唯一の愛をキミに【完】

そして、あの苛立ちやモヤモヤ、優越感の原因がわからないまま数日が過ぎたある日。


「はじめまして!一条 由香里です。唯ちゃんだっけ?充や律から聞いてるよ。哲、彼女可愛い子だね」


唯とふたりでごはんを食べに外へ出かけたら偶然にも由香里に出くわした。


モデル活動が忙しくなったのか大学でもプライベートでも会うことが少なかった由香里に少し心が弾む。
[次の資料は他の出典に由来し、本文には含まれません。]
--- src/hdl/soc_consts.svh ---
`ifndef SOC_CONSTS_SVH
`define SOC_CONSTS_SVH

// word-address bits of the RAM.
`define SOC_RAM_ADDR_WIDTH 10

// RAM window, matched on haddr[28].
`define SOC_RAM_MATCH 1'b0

// peripheral windows, matched on haddr[28:22].
`define SOC_GPIO_MATCH 7'h7e
`define SOC_TIMER_MATCH 7'h7d

// board pins.
`define SOC_SWITCH_WIDTH 18
`define SOC_BUTTON_WIDTH 5
`define SOC_RED_WIDTH 18
`define SOC_GREEN_WIDTH 9

`endif

--- src/hdl/ahb_pkg.sv ---
package ahb_pkg;

    // transfer type on htrans.
    typedef enum logic [1:0] {
        trans_idle   = 2'b00,
        trans_busy   = 2'b01,
        trans_nonseq = 2'b10,
        trans_seq    = 2'b11
    } htrans_t;

    typedef enum logic {
        resp_okay  = 1'b0,
        resp_error = 1'b1
    } hresp_t;

    // RAM read sequencing.
    typedef enum logic [1:0] {
        ram_idle,
        ram_read_wait,
        ram_read_done
    } ram_state_t;

endpackage

--- src/hdl/soc_map_pkg.sv ---
package soc_map_pkg;

    typedef enum logic [1:0] {
        sel_ram,
        sel_gpio,
        sel_timer,
        sel_none     // unmapped, goes to the error slave.
    } slave_sel_t;

    // word offsets inside the GPIO window.
    typedef enum logic [1:0] {
        gpio_switches   = 2'd0,
        gpio_buttons    = 2'd1,
        gpio_red_leds   = 2'd2,
        gpio_green_leds = 2'd3
    } gpio_reg_t;

    // word offsets inside the timer window.
    typedef enum logic [1:0] {
        timer_ctrl    = 2'd0,
        timer_count   = 2'd1,
        timer_compare = 2'd2,
        timer_status  = 2'd3
    } timer_reg_t;

endpackage

--- src/hdl/ahb_slave_if.sv ---
`timescale 1ns/1ns

interface ahb_slave_if;

    logic             hsel;
    logic [31:0]      haddr;
    ahb_pkg::htrans_t htrans;
    logic             hwrite;
    logic [31:0]      hwdata;
    logic             hready;      // bus ready, fed back to every slave.
    logic [31:0]      hrdata;
    logic             hreadyout;
    ahb_pkg::hresp_t  hresp;

    modport master (
        output hsel, haddr, htrans, hwrite, hwdata, hready,
        input  hrdata, hreadyout, hresp
    );

    modport slave (
        input  hsel, haddr, htrans, hwrite, hwdata, hready,
        output hrdata, hreadyout, hresp
    );

endinterface

--- src/hdl/ahb_timer_slave.sv ---
`timescale 1ns/1ns

module ahb_timer_slave (
    input  logic       HCLK,
    input  logic       rst_n,
    ahb_slave_if.slave bus,
    output logic       timer_irq
);

    soc_map_pkg::timer_reg_t reg_q;
    logic        accept;
    logic        wr_pending;
    logic        wr_commit;    // last cycle of a write data phase.
    logic        enable;
    logic [31:0] count;
    logic [31:0] compare;

    assign accept = bus.hsel && bus.hready &&
                    ((bus.htrans == ahb_pkg::trans_nonseq) || (bus.htrans == ahb_pkg::trans_seq));
    assign wr_commit = wr_pending && bus.hready;

    always_ff @(posedge HCLK or negedge rst_n) begin
        if (!rst_n) begin
            reg_q      <= soc_map_pkg::timer_ctrl;
            wr_pending <= 1'b0;
            enable     <= 1'b0;
            count      <= 32'h0;
            compare    <= 32'h0;
            timer_irq  <= 1'b0;
        end else begin
            if (accept)
                reg_q <= soc_map_pkg::timer_reg_t'(bus.haddr[3:2]);
            if (bus.hready)
                wr_pending <= accept && bus.hwrite;
            if (wr_commit && reg_q == soc_map_pkg::timer_ctrl)
                enable <= bus.hwdata[0];
            if (wr_commit && reg_q == soc_map_pkg::timer_compare)
                compare <= bus.hwdata;
            if (wr_commit && reg_q == soc_map_pkg::timer_count)
                count <= bus.hwdata;   // load wins over increment.
            else if (enable)
                count <= count + 32'd1;
            if (wr_commit && reg_q == soc_map_pkg::timer_status)
                timer_irq <= 1'b0;     // any write clears.
            else if (enable && count == compare)
                timer_irq <= 1'b1;
        end
    end

    always_comb begin
        case (reg_q)
            soc_map_pkg::timer_ctrl:    bus.hrdata = {31'h0, enable};
            soc_map_pkg::timer_count:   bus.hrdata = count;
            soc_map_pkg::timer_compare: bus.hrdata = compare;
            default:                    bus.hrdata = {31'h0, timer_irq};
        endcase
    end

    assign bus.hreadyout = 1'b1;
    assign bus.hresp     = ahb_pkg::resp_okay;

endmodule

--- src/flat_wrapper.sv ---
// flat-port wrapper written by rule: the top's interface ports become plain ports
module ahb_timer_slave_flat 
  (HCLK, rst_n, timer_irq, bus_hsel, bus_haddr, bus_htrans, bus_hwrite, bus_hwdata, bus_hready, bus_hrdata, bus_hreadyout, bus_hresp);
  ahb_slave_if bus_i ();
  input  logic HCLK;
  input  logic rst_n;
  output logic timer_irq;
  input wire logic [$bits(bus_i.hsel)-1:0] bus_hsel;
  input wire logic [$bits(bus_i.haddr)-1:0] bus_haddr;
  input wire logic [$bits(bus_i.htrans)-1:0] bus_htrans;
  input wire logic [$bits(bus_i.hwrite)-1:0] bus_hwrite;
  input wire logic [$bits(bus_i.hwdata)-1:0] bus_hwdata;
  input wire logic [$bits(bus_i.hready)-1:0] bus_hready;
  output wire logic [$bits(bus_i.hrdata)-1:0] bus_hrdata;
  output wire logic [$bits(bus_i.hreadyout)-1:0] bus_hreadyout;
  output wire logic [$bits(bus_i.hresp)-1:0] bus_hresp;
  assign bus_i.hsel = bus_hsel;
  assign bus_i.haddr = bus_haddr;
  assign bus_i.htrans = bus_htrans;
  assign bus_i.hwrite = bus_hwrite;
  assign bus_i.hwdata = bus_hwdata;
  assign bus_i.hready = bus_hready;
  assign bus_hrdata = bus_i.hrdata;
  assign bus_hreadyout = bus_i.hreadyout;
  assign bus_hresp = bus_i.hresp;
  ahb_timer_slave u_core (.HCLK(HCLK), .rst_n(rst_n), .bus(bus_i), .timer_irq(timer_irq));
endmodule
--- config.mk ---
export PLATFORM = sky130hd
export DESIGN_NAME = ahb_timer_slave_flat
export DESIGN_NICKNAME = d
export VERILOG_FILES = /design/src/hdl/soc_consts.svh /design/src/hdl/ahb_pkg.sv /design/src/hdl/soc_map_pkg.sv /design/src/hdl/ahb_slave_if.sv /design/src/hdl/ahb_timer_slave.sv /design/src/flat_wrapper.sv
export SDC_FILE = /design/constraint.sdc
export NUM_CORES = 1
export LEC_CHECK = 0
export BUFFER_PORTS_ARGS = -buffer_cell sky130_fd_sc_hd__buf_4
export CAP_MARGIN = 20
export CORE_MARGIN = 10
export CORE_UTILIZATION = 45
export CTS_CLUSTER_DIAMETER = 200
export DETAILED_ROUTE_END_ITERATION = 7
export GPL_TIMING_DRIVEN = 0
export HOLD_SLACK_MARGIN = 0.02
export PLACE_DENSITY = 0.7
export SLEW_MARGIN = 10
export SYNTH_ARGS = -nofsm -noshare
export SYNTH_HDL_FRONTEND = slang
export SYNTH_SLANG_ARGS = --single-unit
--- constraint.sdc ---
create_clock -name HCLK -period 4.4 [get_ports HCLK]
set_input_delay 0.44 -clock HCLK [delete_from_list [all_inputs] [get_ports HCLK]]
set_output_delay 0.44 -clock HCLK [all_outputs]
set_load 0.1 [all_outputs]
==> flow_summary.json, run 1 <==
{
  "run_status": "complete, no violations",
  "preCtsSetupSlack_ps": 1940,
  "synth_top_flop_cell": "dfrtp_1",
  "die_w_um": 113,
  "timing.final.hold_violations": 0,
  "cts_root_buffer": "clkbuf_8",
  "antenna-diode-count": 0,
  "final_net_count": 533,
  "end_kind": "output port",
  "tritoncts_num_sinks": 69,
  "switching_share": 0.511,
  "overflow_after_grt": 0,
  "timing.slew.headroom": 0.387,
  "synth.yosys.seq_area_share": 0.439,
  "placement_rows": 34,
  "timing.critical_path.cells": "nor2b_1 -> clkbuf_1 -> clkbuf_1 -> a22o_1 -> buf_4",
  "portbufs": 71,
  "syn-cell-area_um2": 3930,
  "peakVddDrop_v": 0.000421,
  "grt_start_max_net_pins": 70,
  "wl_per_cell_um": 19.6,
  "cap_violations": 0,
  "final.setup_skew_ps": 8.32,
  "power_report.internal_total_mw": 1.77,
  "number_of_failing_setup_endpoints_in_the_final_timing_report": 0,
  "class_of_the_tightest_hold_or_removal_check": "input pin to async pin",
  "antenna_left": 0,
  "layout_commonest_cell": "buf_4",
  "period_share": 0.651,
  "clk_latency_ps": 350,
  "htree_num_levels": 3,
  "final_cell_mix": "73 x buf_4, 69 x dfrtp_1, 36 x mux2_2",
  "finalSetupTns_ps": 0,
  "path_class": "flip-flop to output port",
  "register_area_um2": 1730,
  "fp.coreArea_um2": 8590,
  "clock_power_share": 0.127,
  "static-leakage-power_nw": 2.08,
  "cts_made_buffers": 9,
  "grt_usage": 0.175,
  "drt-pass1-iter-count": 5,
  "floorplan.die_area_um2": 12900,
  "grt_antenna_before_repair": 0,
  "route.detailed.drc": 0,
  "synth_async_reset_ratio": 1.00,
  "number_of_storage_elements_in_the_synthesis_netlist": 69,
  "tightest_slew_ps": 912,
  "synthToLayoutAreaGrowth_pct": 21.2,
  "critical_path.max_stage_delay_ps": 660,
  "layout-drive-gt1-share": 0.297,
  "grt_setup_unrepaired": "no",
  "combinationalPowerShare": 0.544,
  "postSynthNetCount": 451,
  "flop_pwr_share": 0.329,
  "yosysWarnings": 0,
  "reg2reg_slack_ps": 1890,
  "num_ports": 106,
  "post-synth-top-area-cell": "dfrtp_1",
  "critical-path-top-cell-by-count": "clkbuf_1",
  "clk_pin_slew_worst_paths_ps": 70,
  "cp.required_ps": 3960,
  "route.vias.total": 3218,
  "critical_path.max_fanout": 10,
  "synth_edf_count": 0,
  "start_util": 0.458,
  "cts-hold-fix-buffers": 0,
  "first_pass_grt_wire_length_um": 18000,
  "drv_slew": 0,
  "hold_ws_ps": 178,
  "avgViaCountPerCell": 5.63,
  "syn-mean-instance-area_um2": 10.4,
  "net_switching_power_mw": 1.85,
  "clockBufferDepth": 2,
  "layout.filler_cells": 784,
  "fmaxAchievable_ghz": 0.349,
  "fp.dieH_um": 113,
  "synthesis.instances": 379,
  "yosys.area.top_type_share": 0.439,
  "worst_ep_arrival_time_ps": 2420,
  "multiInputGateArea_um2": 2040,
  "postcts_setup_bufs": 0,
  "setup_slack_ps": 1540,
  "ctsResizeCount": 0,
  "totalWireLength_um": 11200,
  "place.gp.congestion": 0.850,
  "fin_util": 0.555,
  "netlist-cell-type-count": 37,
  "tritoncts_clock_tree": "built",
  "grt_pass1_vias": 3362,
  "pwr_density_cell_nw_per_um2": 759,
  "hpwl_um": 7970,
  "timing.critical_path.slowest_stage_cell": "clkbuf_1",
  "detailedRoute.firstIterationViolations": 154,
  "fin_crit_period_ps": 2860,
  "synthTopCellsByArea": "dfrtp_1 44%, mux2_2 10%, xor2_1 7.6%",
  "critPathLaunchType": "flip-flop"
}
## cells by family after synthesis
family | Yosys count | synth area share
compound gates | 68 | 0.118
xor+xnor | 59 | 0.131
fa+ha+maj | 1 | 0.00318
buf+inv | 32 | 0.0420
flops | 69 | 0.439
mux | 38 | 0.111
other cells | 2 | 0.00191
simple gates | 110 | 0.153
## Yosys cell counts (2+ instances only)
library cell,count
a21oi_1,27
nor4_1,6
xor2_1,34
nand2_1,12
buf_2,2
xnor2_1,25
a31oi_1,4
mux2_2,36
nand3_1,11
nor2b_1,2
buf_1,2
a22o_1,30
buf_4,2
o21ai_0,5
conb_1,2
inv_1,5
nand3_4,2
or3_1,3
clkbuf_2,2
dfrtp_1,69
clkbuf_1,15
nor3_1,5
nand4_1,22
buf_6,3
and3_1,7
nor2_1,35
## registers in the layout, indices dropped and copies added, names as in the netlist
register	cells
u_core.enable	1
u_core.wr_pending	1
u_core.timer_irq	1
u_core.count	32
u_core.compare	32
u_core.reg_q	2
## final timing paths
path | end | from | depth (start not counted)
setup / recovery | bus_hrdata[14] | u_core.reg_q[0] | 5
hold / removal | u_core.compare[12] | rst_n | 1
setup reg to reg | u_core.count[30] | u_core.count[0] | 6
hold reg to reg | u_core.timer_irq | u_core.timer_irq | 2
max in group asynchronous | u_core.compare[0] | rst_n | 1
min in group HCLK | u_core.reg_q[0] | bus_haddr[2] | 2
## through the flow
stage / total power, mW / cell area [µm²] / std cells
6_report: 3.62 / 4770 / 572
5_1_grt: 3.81 / 4770 / 572
4_1_cts: 3.61 / 4770 / 572
3_5_place_dp: 3.15 / 4600 / 558
3_3_place_gp: 3.12 / 4600 / 558
2_1_floorplan: 2.75 / 3930 / 379
## area by class of cell
cell class,count,share of cell area
Clock inverter,2,0.00210
Buffer,27,0.0307
Multi-Input combinational cell,278,0.428
Timing Repair Buffer,71,0.112
Clock buffer,12,0.0326
Sequential cell,69,0.362
Tap cell,108,0.0284
Inverter,5,0.00394
## per-layer routing
metal | wire length (µm) | part of all wire | GRT usage | up-vias
met2 | 5200 | 0.46 | 0.273 | 123
met1 | 4930 | 0.44 | 0.229 | 1557
met5 | 0 | 0 | 0 | -
met4 | 174 | 0.016 | 0.0499 | 0
met3 | 911 | 0.081 | 0.0520 | 17
li1 | - | - | - | 1521
## power groups by stage
stage                     Clock (mW)  Sequential [mW]  Combinational, mW
after detailed placement           0             1.19               1.95
after global placement             0             1.18               1.94
final                          0.458             1.19               1.97
after floorplan                    0             1.12               1.63
after CTS                      0.464             1.18               1.97
after global routing           0.488             1.24               2.08
## worst max-delay path, delay by kind of cell (launching register included)
kind,cells,cell delay (ps)
AO/OA/AOI/OAI,1,310
AND/OR/NAND/NOR,1,150
buffers and inverters,3,1180
flip-flops,1,440
No activity file was read; power rests on OpenSTA's default activity.
==> run 2: changes to the inputs <==
PLACE_DENSITY = 0.73   (was 0.7)
clock period = 2.6 ns   (was 4.4 ns; I/O delays follow)
==> run 2 against run 1 <==
Against the previous run:
- count of clock-buffer cells in the layout increased by 2
- final area increased by 0.52%
- sequential share of layout area decreased by 0.19 points
- clock skew decreased by 1.6 ps
- first-iteration DRC count decreased by 2.6%
- final cell count increased by 0.17%
- largest cell class unchanged
- setup slack got worse by 1400 ps
- wire length decreased by 1.6%
- sequential power increased by 69%
- highest routed layer unchanged
- clock power increased by 75%
- sequential cell count unchanged
- die area unchanged
==> flow_summary.json, run 2 (synthesis results as in run 1) <==
{
  "run_status": "complete, no violations",
  "static-leakage-power_nw": 2.10,
  "grt_pass1_vias": 3332,
  "flop_pwr_share": 0.327,
  "cts_made_buffers": 9,
  "drt-pass1-iter-count": 4,
  "overflow_after_grt": 0,
  "power_report.internal_total_mw": 3.03,
  "hpwl_um": 7980,
  "synthToLayoutAreaGrowth_pct": 21.8,
  "route.detailed.drc": 0,
  "pwr_density_cell_nw_per_um2": 1280,
  "die_w_um": 113,
  "multiInputGateArea_um2": 2050,
  "antenna-diode-count": 0,
  "cts_root_buffer": "clkbuf_8",
  "grt_setup_unrepaired": "no",
  "placement.cell_area_um2": 4600,
  "placement_rows": 34,
  "first_pass_grt_wire_length_um": 17700,
  "largestRegisters": "u_core.compare: 32 flops, u_core.count: 32 flops, u_core.reg_q: 2 flops",
  "register_area_um2": 1730,
  "class_of_the_tightest_hold_or_removal_check": "input pin to async pin",
  "fp.coreArea_um2": 8590,
  "timing.critical_path.cells": "nor2b_1 -> clkbuf_1 -> clkbuf_1 -> a22o_1 -> buf_4",
  "final_net_count": 533,
  "use_met1": 0.217,
  "path_class": "flip-flop to output port",
  "peakVddDrop_v": 0.000572,
  "portbufs": 71,
  "grt_most_used_layer": "met2",
  "totalWireLength_um": 11000,
  "reg2reg_slack_ps": 370,
  "layout.filler_cells": 804,
  "layout_commonest_cell": "buf_4",
  "start_util": 0.458,
  "avgViaCountPerCell": 5.57,
  "cp.required_ps": 2340,
  "critical_path.max_stage_delay_ps": 490,
  "tritoncts_clock_tree": "built",
  "fp.dieH_um": 113,
  "grt_util_met3": 0.0593,
  "clock_power_share": 0.130,
  "wl_per_cell_um": 19.3,
  "final_cell_mix": "73 x buf_4, 69 x dfrtp_1, 36 x mux2_2",
  "finalPower_mw": 6.16,
  "fmaxAchievable_ghz": 0.404,
  "route.vias.total": 3192,
  "cap_violations": 0,
  "critPathLaunchType": "flip-flop",
  "drv_slew": 0,
  "clockBufferDepth": 2,
  "grt_antenna_before_repair": 0,
  "crit-reg2reg-launch": "u_core.count[0]",
  "number_of_failing_setup_endpoints_in_the_final_timing_report": 0,
  "finalSetupTns_ps": 0,
  "crit_path_start": "u_core.reg_q[0]",
  "stdcell_count": 573,
  "fin_crit_period_ps": 2480,
  "timing.critical_path.slowest_stage_cell": "clkbuf_1",
  "htree_num_levels": 3,
  "groute.layer.met2.usage": 0.266,
  "non_filler_cell_area_final_um2": 4790,
  "timing.final.hold_violations": 0,
  "net_switching_power_mw": 3.13,
  "timing.slew.headroom": 0.414,
  "detailedRoute.firstIterationViolations": 150,
  "layout-drive-gt1-share": 0.303,
  "period_share": 0.952,
  "critical_path.max_fanout": 10,
  "place.gp.congestion": 0.848,
  "tritoncts_num_sinks": 69,
  "switching_share": 0.508,
  "end_kind": "output port",
  "grt_usage": 0.172,
  "postcts_setup_bufs": 0,
  "grt_start_max_net_pins": 70,
  "critical-path-top-cell-by-count": "clkbuf_1",
  "clk_latency_ps": 340,
  "num_ports": 106,
  "clk_pin_slew_worst_paths_ps": 70,
  "antenna_left": 0,
  "worst_ep_arrival_time_ps": 2220,
  "dpl.cell_count": 558,
  "floorplan.die_area_um2": 12900,
  "final.setup_skew_ps": 6.71,
  "tightest_slew_ps": 879,
  "combinationalPowerShare": 0.543
}
-- run 2: repair_timing --
action	in CTS	in global routing
endpoints found under the setup margin	8	19
hold buffers	0	0
resized for setup	1	5
pin swaps	0	0
-- run 2: cell type report --
class                           count  area share
Clock buffer                       14      0.0360
Clock inverter                      1     0.00104
Tap cell                          108      0.0282
Multi-Input combinational cell    278       0.428
Sequential cell                    69       0.360
Timing Repair Buffer               71       0.111
Buffer                             27      0.0313
Inverter                            5     0.00392
-- run 2: layer usage --
| layer | share of wire | vias up |
|---|---|---|
| met1 | 0.42 | 1570 |
| met2 | 0.49 | 90 |
| met5 | 0 | - |
| met4 | 0.011 | 0 |
| li1 | - | 1522 |
| met3 | 0.078 | 10 |
-- run 2: worst max-delay path: cells and delay by family (launching register included) --
kind / cells / cell delay, ps
simple gates: 1 / 160
compound gates: 1 / 260
flops: 1 / 440
buf+inv: 3 / 1000
-- run 2: metrics by stage --
| stage | util | hold WS, ps | setup slack, ps |
|---|---|---|---|
| floorplan | - | -35.6 | 520 |
| global placement | 0.535 | 430 | 198 |
| detailed placement | 0.535 | 439 | 198 |
| CTS | 0.556 | 66.0 | 10.8 |
| global route | 0.558 | 94.1 | 5.15 |
| finish | 0.558 | 23.7 | 124 |
-- run 2: path summary, 6_finish.rpt --
check                      cells after the start            endpoint
setup / recovery                               5      bus_hrdata[13]
hold / removal                                 1    u_core.count[10]
setup reg to reg                               6    u_core.count[30]
hold reg to reg                                2    u_core.timer_irq
max in group asynchronous                      1  u_core.compare[29]
min in group HCLK                              2     u_core.reg_q[1]
-- run 2: power groups by stage --
stage	Clock, mW	Sequential (mW)	Combinational [mW]
final	0.803	2.01	3.34
after global routing	0.869	2.09	3.54
after CTS	0.818	2.00	3.32
after detailed placement	0	2.02	3.31
after global placement	0	1.99	3.28
after floorplan	0	1.90	2.76
==> run 3: changes to the inputs <==
CTS_BUF_LIST = sky130_fd_sc_hd__clkbuf_2 sky130_fd_sc_hd__clkbuf_4 sky130_fd_sc_hd__clkbuf_8   (was unset)
PLACE_DENSITY = 0.7   (was 0.73)
clock period = 3.2 ns   (was 2.6 ns; I/O delays follow)
==> run 3 against run 2 <==
Against the previous run:
- wire length increased by 1.9%
- sequential share of layout area increased by 0.16 points
- via count increased by 1.8%
- sequential power decreased by 18%
- final cell count decreased by 0.17%
- sequential cell count unchanged
- highest routed layer unchanged
- die area unchanged
- combinational power decreased by 19%
- core utilization decreased by 0.25 points
- non-clock buffer count unchanged
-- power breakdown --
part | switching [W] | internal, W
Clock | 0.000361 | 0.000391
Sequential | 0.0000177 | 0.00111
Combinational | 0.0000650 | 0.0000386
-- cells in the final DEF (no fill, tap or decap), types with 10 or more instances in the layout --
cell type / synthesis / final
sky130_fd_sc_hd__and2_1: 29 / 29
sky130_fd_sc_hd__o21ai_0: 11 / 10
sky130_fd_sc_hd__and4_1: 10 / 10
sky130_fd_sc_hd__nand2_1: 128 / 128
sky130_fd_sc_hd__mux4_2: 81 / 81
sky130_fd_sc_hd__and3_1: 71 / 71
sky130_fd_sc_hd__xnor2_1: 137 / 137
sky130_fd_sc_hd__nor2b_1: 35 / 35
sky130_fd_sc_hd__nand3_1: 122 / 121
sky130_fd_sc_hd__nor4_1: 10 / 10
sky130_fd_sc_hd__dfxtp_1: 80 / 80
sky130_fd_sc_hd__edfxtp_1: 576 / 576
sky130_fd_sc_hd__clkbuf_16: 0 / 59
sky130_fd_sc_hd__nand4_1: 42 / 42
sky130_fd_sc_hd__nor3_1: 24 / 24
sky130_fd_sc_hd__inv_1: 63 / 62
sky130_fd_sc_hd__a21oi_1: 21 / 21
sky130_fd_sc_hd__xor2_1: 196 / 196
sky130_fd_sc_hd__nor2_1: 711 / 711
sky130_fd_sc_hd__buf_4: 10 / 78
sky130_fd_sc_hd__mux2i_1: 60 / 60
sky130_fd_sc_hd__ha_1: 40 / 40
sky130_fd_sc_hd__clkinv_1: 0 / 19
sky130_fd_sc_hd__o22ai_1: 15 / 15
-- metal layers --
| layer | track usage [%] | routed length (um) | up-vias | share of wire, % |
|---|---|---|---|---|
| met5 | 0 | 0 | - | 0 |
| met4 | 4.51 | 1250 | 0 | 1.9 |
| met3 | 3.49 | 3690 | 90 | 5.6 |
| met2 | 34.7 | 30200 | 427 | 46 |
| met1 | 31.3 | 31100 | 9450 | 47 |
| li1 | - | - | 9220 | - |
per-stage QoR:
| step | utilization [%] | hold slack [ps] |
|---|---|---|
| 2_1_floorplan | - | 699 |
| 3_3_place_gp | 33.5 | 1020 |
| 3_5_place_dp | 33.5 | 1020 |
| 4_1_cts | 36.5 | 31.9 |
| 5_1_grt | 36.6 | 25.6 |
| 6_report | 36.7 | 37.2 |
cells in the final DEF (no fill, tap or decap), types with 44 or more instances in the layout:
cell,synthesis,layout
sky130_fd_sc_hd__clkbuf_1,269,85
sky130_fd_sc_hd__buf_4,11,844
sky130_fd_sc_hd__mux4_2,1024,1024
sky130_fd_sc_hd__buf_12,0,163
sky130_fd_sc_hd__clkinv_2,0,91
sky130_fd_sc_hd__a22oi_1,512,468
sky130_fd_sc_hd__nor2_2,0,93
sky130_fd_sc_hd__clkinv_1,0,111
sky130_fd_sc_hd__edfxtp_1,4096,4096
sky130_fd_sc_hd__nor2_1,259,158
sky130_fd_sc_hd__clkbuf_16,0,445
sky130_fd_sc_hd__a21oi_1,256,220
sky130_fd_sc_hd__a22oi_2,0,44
俺が隣にいる唯にではなく、目の前にいる自分のことが好きなんだと思ってもいない由香里は能天気に自己紹介をしてきた。


「はっ、はじめまして!日下 唯と申します!」


唯はガチガチに緊張しながらも由香里にぺこりと挨拶をする。


「初々しいねぇ、哲。どこでこんな良い子見つけてきたのさ」


「おまえまじ煩い」


由香里の身代わり、なんてもちろん本人に言える訳もなくて大きくため息をつく。


「いいじゃん!わたし、哲と恋バナしたいよ〜」


「は?やだよ」


言える訳もないし、何が楽しくて好きな女の惚気話を聞かなければいけないのか。